Here’s the story: I live in Chicago, not Albuquerque. I moved here in February. Now for various reasons I’m moving back to Albuquerque for the first half of 2007. I was apartment hunting online this week and found an appealing place on a certain online classifieds (not the
Alibi ‘s free classifieds). So I sent an inquiry, expecting a regular, "Yes, it’s available. Do you have pets?" or "I just rented it this morning" kind of response. Nay! Observe the correspondence (I’ve deleted some of the telling info as this person may still be trying to rent the place):

Me:

"Hi there, I’m very interested in your —, as I love the — and —. My boyfriend and I will be moving to Albuquerque from Chicago during the second week of January and will be there through May or June. Please let me know if your space is still available. Thanks! Jessica"

Landlord:

"Jessica, we’ve actually met—you looked at another property that I rent out. You work for the Alibi , so I’m not sure why the "moving from Chicago" story… Frankly, it’s unsettling. —"

Sweet Jesus! Haven’t people heard of telecommuting and the Internet? I’ve not looked for apartments in Albuquerque since last summer, and that’s obviously
not enough time to move to another city. Initially, I was pissed about the accusation. Then I realized it’s one of those situations where one can gain insight into one’s own personality via the absurd behavior of others. Sometimes I doubt my sanity and use of logic, then some wack job makes you realize that you’ve got it together.
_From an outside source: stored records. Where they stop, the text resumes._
Setup of job 9660:
Design attitude_estimation, start of the top module:
module attitude_estimation(
    input clk,
    input reset,
    output SCLK,
    output MOSI,
    input  MISO_G,
    output SS_G,
    input  MISO_A,
    output SS_A,
    output [15:0] gyro_x,
    output [15:0] gyro_y,
    output [15:0] accl_x,
    output [15:0] accl_y,
    output [15:0] accl_z
    );
    wire read_ready;
    wire [7:0] read_data;
    wire TREADY;
    wire TVALID;
    wire [103:0] TDATA;
    spi_master master (.clk(clk),
                       .reset(reset),
                       .read_ready(read_ready),
                       .read_data(read_data),
                       .SCLK(SCLK),
                       .MOSI(MOSI),
                       .MISO_G(MISO_G),
                       .SS_G(SS_G),
                       .MISO_A(MISO_A),
                       .SS_A(SS_A));
    spi_axis_bridge bridge (.clk(clk),
                            .reset(reset),
                            .read_ready(read_ready),
                            .read_data(read_data),
                            .TREADY(TREADY),
                            .TVALID(TVALID),
                            .TDATA(TDATA));
    preprocessor preprocessor (.clk(clk),
                               .reset(reset),
                               .RAW_GYRO_X({TDATA[95:88], TDATA[103:96]}),
                               .RAW_GYRO_Y({TDATA[79:72], TDATA[87:80]}),
                               .RAW_ACCL_X({TDATA[55:48], TDATA[63:56]}),
                               .RAW_ACCL_Y({TDATA[31:24], TDATA[39:32]}),
                               .RAW_ACCL_Z({TDATA[7:0], TDATA[15:8]}),
                               .GYRO_X(gyro_x),
                               .GYRO_Y(gyro_y),
                               .ACCL_X(accl_x),
                               .ACCL_Y(accl_y),
                               .ACCL_Z(accl_z),
                               .TREADY(TREADY),
  ...
Size: roughly 230 flip-flops, ~88 I/O pins, roughly 40000 um^2 of cells after synthesis.
Settings: LEC_CHECK=0, CAP_MARGIN=20, CELL_PAD_IN_SITES_GLOBAL_PLACEMENT=1, CORE_MARGIN=2, CORE_UTILIZATION=40, GPL_ROUTABILITY_DRIVEN=0, PLACE_DENSITY_LB_ADDON=0.24, SLEW_MARGIN=20; clock period 16.0 ns.
run.sh (not shown) runs the stock make flow with config.mk's settings and CLKGATE_MAP_FILE=.
#### Input delta (job 9529 over job 9660)
- an added CELL_PAD_IN_SITES_DETAIL_PLACEMENT of 1
- an added PLACE_DENSITY of 0.87
- an added TNS_END_PERCENT of 80
- a deleted PLACE_DENSITY_LB_ADDON that had been 0.24
- a change of the clock period (ns, I/O delays scaled along) from 16.0 to 12.0
Findings:
- In job 9529 the implementation ran to completion but is not tape-out ready, as the final checks report setup timing.
- The number of signal-net buffers in the layout in job 9529 sits 240% above the value recorded for job 9660.
- Looking only at DRC violation total after the first TritonRoute iteration, and setting everything else aside, the higher value of job 9529 and job 9660 goes to job 9529.
- Job 9529: sum of negative setup slack is 0.43 ns lower than what job 9660 reported.
- Job 9529 against job 9660: wire length reported by the detailed router rose by about 46%, number of cells on the worst reg-to-reg path comparable, wire length of the first global-routing pass picked up an extra about 28%, clock share of power shows an increase of 3.8 points, final antenna diode count lower.
- Of the two candidates, job 9660 has the better number of vias after detailed routing and job 9529 the worse one.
Then that feeling goes away when you remember that time when you drank a bunch of tiki drinks in River Grove then, under the persuasion of a sassy Scottish cruise director, went to a gay bar in Boystown and drank martinis until 3:30 a.m., during which all manner of shirtless, sweaty men had taken to the dance floor, some of whom serviced one another, after which you got into a cab and slurred semi-unprompted commiserations about immigration to the Moroccan driver, and the next day felt like you’d rather hurl your alcohol-ravaged body into a volcano filled with razor blades and acid than bear the hangover. That’s when "you" really remember "you" are sane and logical …

Whew.

In case you’re wondering what I wrote to the person who accused me of not living in Chicago, it’s pasted below. I have yet to receive a response.

Me:

"—, It’s funny you know so much about me when I don’t have a clue who you are. I moved to Chicago at the end of February this year with my boyfriend who is employed with The Second City. I’m sure you weren’t paying attention to the
Alibi ‘s staff block, but at that time my title at the paper changed from "staff writer" to "contributing writer" because I had to leave my position to move. To Chicago . In the future, maybe you should consider doing some research before you accuse people of lying. Jessica."

Burned!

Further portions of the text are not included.